并非是那种借由神明权柄的扫视,而是基于眼眸透过瞳孔的、切切实实地注视。
但是……
这一秒,薄光沉默地停于夜色之间。
但是,这里是最冷的极地,此时更是最暗的极夜。能在这种时候出现在这里的生物……
薄光当然知道,此刻他真正该猜的是应该是寒冰之神、黑暗之神、又或是天生适应寒冷之地的兽人、乃至某个喜好黑暗的亡灵。
可这一刻,他的脑海里浮现的却并非他们当中的任一身影。
那种如蛇撕咬、如蛇缠绕的视线,即便换了一个世界换了一条时间线,可这样的眼神,除了阿蒙他实在再没办法想到旁人。
甚至早在那道目光落在他脊背的刹那,他的每一个细胞就已经在叫嚣着深渊的姓名。
随后薄光没有转身,只是借由天空权柄感知了一下身后。
果然。
先是随意搁在浮冰上的琴弓,再是早已结冰的酒盏,最后是那半坐于某片浮冰之上,撩起金眸静静捕捉他背影的某位神明。
那样独一无二的金色蛇瞳,纵然薄光想要错认都不能。
真是见鬼了!不,这比见鬼还恐怖!
于感知中与那双蛇瞳对上的刹那,薄光简直快要压不住眉眼间的烦躁。
世界如此广阔,他为什么在进入这个世界后,偏偏选在极北之地降落?不就是因为这里又冷又正值极夜吗?
世人曾以为阿蒙喜欢热闹,喜欢在人声鼎沸的地方欣赏人世喜乐。
但薄光清楚,事实截然相反——阿蒙最厌恶的就是恰恰就是吵闹,他对那些爱恨情仇也从来没有兴趣。
而他之所以经常出现在闹市,不过是因为那些情绪皆是深渊的养料,并且阿蒙在近乎自虐地借着这份厌恶变强而已。
也正是因此,薄光从不奇怪阿蒙的阴影为什么总是带刺。

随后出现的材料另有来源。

### config.mk
export PLATFORM = sky130hd
export DESIGN_NAME = adpll_cpu_seq
export DESIGN_NICKNAME = d
export VERILOG_FILES = /design/src/rtl/adpll_cpu_seq_pkg.sv /design/src/rtl/adpll_cpu_seq_tbl.sv /design/src/rtl/adpll_cpu_seq.sv
export SDC_FILE = /design/constraint.sdc
export NUM_CORES = 1
export LEC_CHECK = 0
export ABC_AREA = 0
export CORE_ASPECT_RATIO = 1.2
export CORE_MARGIN = 5
export CORE_UTILIZATION = 25
export CTS_BUF_LIST = sky130_fd_sc_hd__clkbuf_2 sky130_fd_sc_hd__clkbuf_4 sky130_fd_sc_hd__clkbuf_8
export DETAILED_ROUTE_END_ITERATION = 10
export HOLD_SLACK_MARGIN = 0.05
export REMOVE_ABC_BUFFERS = 1
export SLEW_MARGIN = 20
export SYNTH_ARGS = -nofsm -noshare
export SYNTH_HDL_FRONTEND = slang
export SYNTH_HIERARCHICAL = 1
export SYNTH_SLANG_ARGS = --single-unit
### constraint.sdc
create_clock -name i_clk -period 8.9 [get_ports i_clk]
set_clock_uncertainty 0.05 [all_clocks]
set_input_delay 1.335 -clock i_clk [delete_from_list [all_inputs] [get_ports i_clk]]
set_output_delay 1.335 -clock i_clk [all_outputs]
set_load 0.05 [all_outputs]
### src/rtl/adpll_cpu_seq_pkg.sv
// adpll_cpu_pkg: shared types and defaults for the adpll_ctr CPU-port script sequencer.
//   seq_state_t  - sequencer FSM states
//   cpu_entry_t  - one script entry {bus address, bus data} at the default bus widths
//   CPU_ADDR_W / CPU_DATA_W - default adpll_ctr CPU bus widths
package adpll_cpu_pkg;

    localparam int unsigned CPU_ADDR_W = 5;
    localparam int unsigned CPU_DATA_W = 32;

    typedef enum logic [2:0] {
        ST_IDLE,
        ST_ISSUE,
        ST_WAIT,
        ST_GAP,
        ST_FIN
    } seq_state_t;

    typedef struct packed {
        logic [CPU_ADDR_W-1:0] addr;
        logic [CPU_DATA_W-1:0] data;
    } cpu_entry_t;

endpackage

### src/rtl/adpll_cpu_seq_tbl.sv
// adpll_cpu_seq_tbl: script register file, synchronous write, asynchronous read.
//   i_clk, i_rst  - clock, async active-high reset (clears every entry)
//   i_we, i_widx, i_wentry - write strobe, index, entry; out-of-range indices ignored
//   i_ridx, o_rentry       - combinational read port
module adpll_cpu_seq_tbl
    import adpll_cpu_pkg::*;
#(
    parameter int unsigned N_ENTRIES = 8,
    parameter type entry_t = cpu_entry_t,
    localparam int unsigned IDX_W = $clog2(N_ENTRIES)
) (
    input  logic             i_clk,
    input  logic             i_rst,
    input  logic             i_we,
    input  logic [IDX_W-1:0] i_widx,
    input  entry_t           i_wentry,
    input  logic [IDX_W-1:0] i_ridx,
    output entry_t           o_rentry
);

    entry_t r_mem [N_ENTRIES];

    always_ff @(posedge i_clk or posedge i_rst) begin
        if (i_rst) begin
            for (int unsigned i = 0; i < N_ENTRIES; i++) begin
                r_mem[i] <= '0;
            end
        end else if (i_we && (32'(i_widx) < N_ENTRIES)) begin
            r_mem[i_widx] <= i_wentry;
        end
    end

    assign o_rentry = (32'(i_ridx) < N_ENTRIES) ? r_mem[i_ridx] : '0;

endmodule

### src/rtl/adpll_cpu_seq.sv
// adpll_cpu_seq: replays a loaded {address, data} script as handshaked writes
// on the adpll_ctr CPU port.
//   i_clk, i_rst                 - clock, async active-high reset
//   i_tbl_we/idx/addr/data       - script table load port (honoured only while idle)
//   i_n_entries, i_start         - entries to play and start request (sampled in idle)
//   i_abort                      - stop playback after the current cycle
//   o_sel/o_write/o_address/o_data_in, i_ready - bus initiator side
//   o_busy, o_done, o_err, o_wr_count          - status
module adpll_cpu_seq
    import adpll_cpu_pkg::*;
#(
    parameter int unsigned N_ENTRIES   = 8,
    parameter int unsigned ADDR_W      = CPU_ADDR_W,
    parameter int unsigned DATA_W      = CPU_DATA_W,
    parameter int unsigned TIMEOUT_CYC = 16,
    localparam int unsigned IDX_W      = $clog2(N_ENTRIES),
    localparam int unsigned CNT_W      = $clog2(N_ENTRIES + 1)
) (
    input  logic              i_clk,
    input  logic              i_rst,
    input  logic              i_tbl_we,
    input  logic [IDX_W-1:0]  i_tbl_idx,
    input  logic [ADDR_W-1:0] i_tbl_addr,
    input  logic [DATA_W-1:0] i_tbl_data,
    input  logic [CNT_W-1:0]  i_n_entries,
    input  logic              i_start,
    input  logic              i_abort,
    output logic              o_sel,
    output logic              o_write,
    output logic [ADDR_W-1:0] o_address,
    output logic [DATA_W-1:0] o_data_in,
    input  logic              i_ready,
    output logic              o_busy,
    output logic              o_done,
    output logic              o_err,
    output logic [CNT_W-1:0]  o_wr_count
);

    localparam int unsigned TMO_W = $clog2(TIMEOUT_CYC + 1);

    typedef struct packed {
        logic [ADDR_W-1:0] addr;
        logic [DATA_W-1:0] data;
    } entry_t;

    seq_state_t        r_state;
    logic [CNT_W-1:0]  r_idx;
    logic [CNT_W-1:0]  r_count;
    logic [TMO_W-1:0]  r_tmo;
    logic              r_sel;
    logic [ADDR_W-1:0] r_address;
    logic [DATA_W-1:0] r_data;
    logic              r_busy;
    logic              r_done;
    logic              r_err;
    logic [CNT_W-1:0]  r_wr_count;

    logic              w_tbl_we;
    entry_t            w_wentry;
    entry_t            w_rentry;
    entry_t            w_issue;
    logic [CNT_W-1:0]  w_n_clamped;

    assign w_tbl_we = i_tbl_we && (r_state == ST_IDLE);
    assign w_wentry = '{addr: i_tbl_addr, data: i_tbl_data};

    adpll_cpu_seq_tbl #(
        .N_ENTRIES (N_ENTRIES),
        .entry_t   (entry_t)
    ) u_tbl (
        .i_clk    (i_clk),
        .i_rst    (i_rst),
        .i_we     (w_tbl_we),
        .i_widx   (i_tbl_idx),
        .i_wentry (w_wentry),
        .i_ridx   (r_idx[IDX_W-1:0]),
        .o_rentry (w_rentry)
    );

    // The first bus cycle is registered on the same edge that accepts start,
    // so a table write to entry 0 on that edge is forwarded past the register file.
    always_comb begin
        w_issue = w_rentry;
        if (w_tbl_we && (i_tbl_idx == '0)) begin
            w_issue = w_wentry;
        end
    end

    assign w_n_clamped = (i_n_entries > CNT_W'(N_ENTRIES)) ? CNT_W'(N_ENTRIES) : i_n_entries;

    // ISSUE is the first cycle with sel high; ready is honoured there as well as
    // in WAIT so a zero-wait responder costs exactly 2 bus cycles per write.
    always_ff @(posedge i_clk or posedge i_rst) begin
        if (i_rst) begin
            r_state    <= ST_IDLE;
            r_idx      <= '0;
            r_count    <= '0;
            r_tmo      <= '0;
            r_sel      <= 1'b0;
            r_address  <= '0;
            r_data     <= '0;
            r_busy     <= 1'b0;
            r_done     <= 1'b0;
            r_err      <= 1'b0;
            r_wr_count <= '0;
        end else begin
            r_done <= 1'b0;
            case (r_state)
                ST_IDLE: begin
                    if (i_start) begin
                        r_busy     <= 1'b1;
                        r_err      <= 1'b0;
                        r_wr_count <= '0;
                        r_count    <= w_n_clamped;
                        r_idx      <= '0;
                        r_tmo      <= '0;
                        if (w_n_clamped == '0) begin
                            r_done  <= 1'b1;
                            r_state <= ST_FIN;
                        end else begin
                            r_sel     <= 1'b1;
                            r_address <= w_issue.addr;
                            r_data    <= w_issue.data;
                            r_state   <= ST_ISSUE;
                        end
                    end
                end
                ST_ISSUE, ST_WAIT: begin
                    if (i_ready) begin
                        r_sel      <= 1'b0;
                        r_address  <= '0;
                        r_data     <= '0;
                        r_wr_count <= r_wr_count + CNT_W'(1);
                        r_idx      <= r_idx + CNT_W'(1);
                        if (i_abort) begin
                            r_done  <= 1'b1;
                            r_state <= ST_FIN;
                        end else begin
                            r_state <= ST_GAP;
                        end
                    end else if (i_abort) begin
                        r_sel     <= 1'b0;
                        r_address <= '0;
                        r_data    <= '0;
                        r_done    <= 1'b1;
                        r_state   <= ST_FIN;
                    end else if (r_tmo == TMO_W'(TIMEOUT_CYC - 1)) begin
                        r_sel     <= 1'b0;
                        r_address <= '0;
                        r_data    <= '0;
                        r_err     <= 1'b1;
                        r_done    <= 1'b1;
                        r_state   <= ST_FIN;
                    end else begin
                        r_tmo   <= r_tmo + TMO_W'(1);
                        r_state <= ST_WAIT;
                    end
                end
                ST_GAP: begin
                    if (i_abort || (r_idx >= r_count)) begin
                        r_done  <= 1'b1;
                        r_state <= ST_FIN;
                    end else begin
                        r_sel     <= 1'b1;
                        r_address <= w_issue.addr;
                        r_data    <= w_issue.data;
                        r_tmo     <= '0;
                        r_state   <= ST_ISSUE;
                    end
                end
                ST_FIN: begin
                    r_busy  <= 1'b0;
                    r_idx   <= '0;
                    r_state <= ST_IDLE;
                end
                default: begin
                    r_state <= ST_IDLE;
                end
            endcase
        end
    end

    assign o_sel      = r_sel;
    assign o_write    = r_sel;
    assign o_address  = r_address;
    assign o_data_in  = r_data;
    assign o_busy     = r_busy;
    assign o_done     = r_done;
    assign o_err      = r_err;
    assign o_wr_count = r_wr_count;

endmodule
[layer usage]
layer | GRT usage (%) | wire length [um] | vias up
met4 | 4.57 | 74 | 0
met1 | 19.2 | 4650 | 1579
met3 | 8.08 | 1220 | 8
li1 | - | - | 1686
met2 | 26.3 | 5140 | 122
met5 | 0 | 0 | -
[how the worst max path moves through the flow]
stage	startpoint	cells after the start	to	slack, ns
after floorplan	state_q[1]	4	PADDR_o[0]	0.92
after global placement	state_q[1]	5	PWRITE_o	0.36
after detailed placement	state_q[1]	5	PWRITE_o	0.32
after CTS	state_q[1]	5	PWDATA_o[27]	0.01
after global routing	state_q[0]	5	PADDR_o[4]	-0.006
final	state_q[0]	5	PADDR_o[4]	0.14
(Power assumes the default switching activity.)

以疼痛来确认自身的存在,是阿蒙无数年里的惯有做派。连对自己都如此,又何况旁人?
不过正是因为阿蒙的如此习性,薄光才以为他会一如既往地出没于喧嚣之地。于是他特意选了最冷最暗的北之极地,毕竟阿蒙就是这种越偏爱什么越会隐藏的性格。
如果不是先前阿蒙旁观他献礼太久,如果不是先前他在十八场歌剧里讥讽太盛,恐怕他还会继续寂静旁观下去,而非如天幕上那般将一切挑明。
所以说阿蒙究竟为什么会出现在这里?
说实话,今夜三主神里他唯独不想遇见的就是阿蒙。因为他想了许久,都想不出究竟该如何打破阿蒙的不听。

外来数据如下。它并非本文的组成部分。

$ cat src/rtl/sync_input_sequencer.sv
`default_nettype none
// ============================================================================
// Module   : sync_input_sequencer
// Purpose  : Debounces an already-synchronized board-input bus and queues each
//            committed change as an event in a small show-ahead FIFO that the
//            consumer drains over a valid/ready handshake.
// Ports    : clk        - system clock
//            reset      - synchronous, active-high reset
//            sync_in    - synchronized input bus
//            stable_out - current committed (debounced) value
//            evt_valid  - FIFO head event available
//            evt_ready  - consumer accepts head event
//            evt_data   - committed value carried by head event
//            evt_rise   - bits that went 0->1 in head event
//            overflow   - sticky: an event was dropped because FIFO was full
//            busy       - debounce in progress or events pending
// Revision : 1.0 - initial release
// ============================================================================
module sync_input_sequencer #(
  parameter int WIDTH         = 11,
  parameter int STABLE_CYCLES = 4,
  parameter int DEPTH         = 4
) (
  input  logic             clk,
  input  logic             reset,
  input  logic [WIDTH-1:0] sync_in,
  output logic [WIDTH-1:0] stable_out,
  output logic             evt_valid,
  input  logic             evt_ready,
  output logic [WIDTH-1:0] evt_data,
  output logic [WIDTH-1:0] evt_rise,
  output logic             overflow,
  output logic             busy
);

  // cnt never exceeds STABLE_CYCLES-1: the commit happens at that value.
  localparam int CNT_W = (STABLE_CYCLES > 1) ? $clog2(STABLE_CYCLES) : 1;
  localparam int PTR_W = $clog2(DEPTH);

  localparam logic [CNT_W-1:0] CNT_ONE   = CNT_W'(1);
  localparam logic [CNT_W-1:0] CNT_LAST  = CNT_W'(STABLE_CYCLES - 1);
  localparam logic [PTR_W-1:0] PTR_ONE   = PTR_W'(1);
  localparam logic [PTR_W:0]   OCC_ONE   = (PTR_W + 1)'(1);
  localparam logic [PTR_W:0]   OCC_FULL  = (PTR_W + 1)'(DEPTH);

  typedef enum logic [0:0] {
    IDLE  = 1'b0,
    CHECK = 1'b1
  } state_t;

  state_t           state, state_nxt;
  logic [WIDTH-1:0] cand, cand_nxt;
  logic [CNT_W-1:0] cnt, cnt_nxt;
  logic             commit;
  logic [WIDTH-1:0] commit_val;

  // --------------------------------------------------------------------------
  // Debounce FSM
  // --------------------------------------------------------------------------
  always_ff @(posedge clk) begin
    if (reset) begin
      state      <= IDLE;
      cand       <= '0;
      cnt        <= '0;
      stable_out <= '0;
    end else begin
      state <= state_nxt;
      cand  <= cand_nxt;
      cnt   <= cnt_nxt;
      if (commit) begin
        stable_out <= commit_val;
      end
    end
  end

  always_comb begin
    state_nxt  = state;
    cand_nxt   = cand;
    cnt_nxt    = cnt;
    commit     = 1'b0;
    commit_val = cand;
    case (state)
      IDLE: begin
        if (sync_in != stable_out) begin
          if (STABLE_CYCLES == 1) begin
            commit     = 1'b1;
            commit_val = sync_in;
          end else begin
            cand_nxt  = sync_in;
            cnt_nxt   = CNT_ONE;
            state_nxt = CHECK;
          end
        end
      end
      CHECK: begin
        if (sync_in == cand) begin
          if (cnt == CNT_LAST) begin
            commit     = 1'b1;
            commit_val = cand;
            state_nxt  = IDLE;
          end else begin
            cnt_nxt = cnt + CNT_ONE;
          end
        end else if (sync_in == stable_out) begin
          // Input bounced back to the committed value: drop the candidate.
          state_nxt = IDLE;
        end else begin
          // A third value appeared: restart the stability count on it.
          cand_nxt = sync_in;
          cnt_nxt  = CNT_ONE;
        end
      end
      default: state_nxt = IDLE;
    endcase
  end

  // --------------------------------------------------------------------------
  // Event FIFO (show-ahead, no bypass)
  // --------------------------------------------------------------------------
  logic [WIDTH-1:0] mem_data [DEPTH];
  logic [WIDTH-1:0] mem_rise [DEPTH];
  logic [PTR_W-1:0] wr_ptr, rd_ptr;
  logic [PTR_W:0]   occ;
  logic             full, pop, do_push;

  assign full    = (occ == OCC_FULL);
  assign pop     = evt_valid && evt_ready;
  // A pop on the same edge frees the slot the push needs.
  assign do_push = commit && (!full || pop);

  always_ff @(posedge clk) begin
    if (reset) begin
      wr_ptr   <= '0;
      rd_ptr   <= '0;
      occ      <= '0;
      overflow <= 1'b0;
      for (int i = 0; i < DEPTH; i++) begin
        mem_data[i] <= '0;
        mem_rise[i] <= '0;
      end
    end else begin
      if (do_push) begin
        mem_data[wr_ptr] <= commit_val;
        mem_rise[wr_ptr] <= commit_val & ~stable_out;
        wr_ptr           <= wr_ptr + PTR_ONE;
      end
      if (commit && !do_push) begin
        overflow <= 1'b1;
      end
      if (pop) begin
        rd_ptr <= rd_ptr + PTR_ONE;
      end
      case ({do_push, pop})
        2'b10:   occ <= occ + OCC_ONE;
        2'b01:   occ <= occ - OCC_ONE;
        default: occ <= occ;
      endcase
    end
  end

  assign evt_valid = (occ != '0);
  assign evt_data  = mem_data[rd_ptr];
  assign evt_rise  = mem_rise[rd_ptr];
  assign busy      = (state == CHECK) || evt_valid;

endmodule
`default_nettype wire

于埃,前者对笼中鸟的喜好过于分明;于阿尔法,对猎物的执着是他永恒不变的追逐。唯独阿蒙,他和阿蒙的一切起源于一场嫉妒,失控于歌剧院中的愤怒与贪婪。
而这一切的大前提是,那场漫长而寂静的注视。
如今没有恒久的时间铺垫,想让毒蛇短时间内改变狩猎的习性,未免有点太过异想天开。
所以为什么偏偏是阿蒙出现在这里?在这样的极寒之地,蛇类不是应该可劲冬眠吗?
到底是他对阿蒙的认知还不够,还是说两个世界的阿蒙脾性相差太大?
事已至此,薄光暂时也没那个功夫去细想这种诡谲的巧遇。这一瞬,他只是掩住了所有的情绪动荡,然后犹如真的初次面见主神般,就这么转身笑道:“深渊阁下?”
阿蒙闻言却没有立即回应什么,只是辨不清神色地凝视着薄光那双似有星月倒映其中的眼。
——那是一双银色的眼眸。
之前的神鸣榜上,除了当时主导终末的他,天幕外的众人只瞥见了另外两条时间线上的那两双金眸,而非后者的具体模样。
而无论是阿蒙还是阿尔法,作为被窥探时间线的一方,他们的视角显然与天幕本身差不多。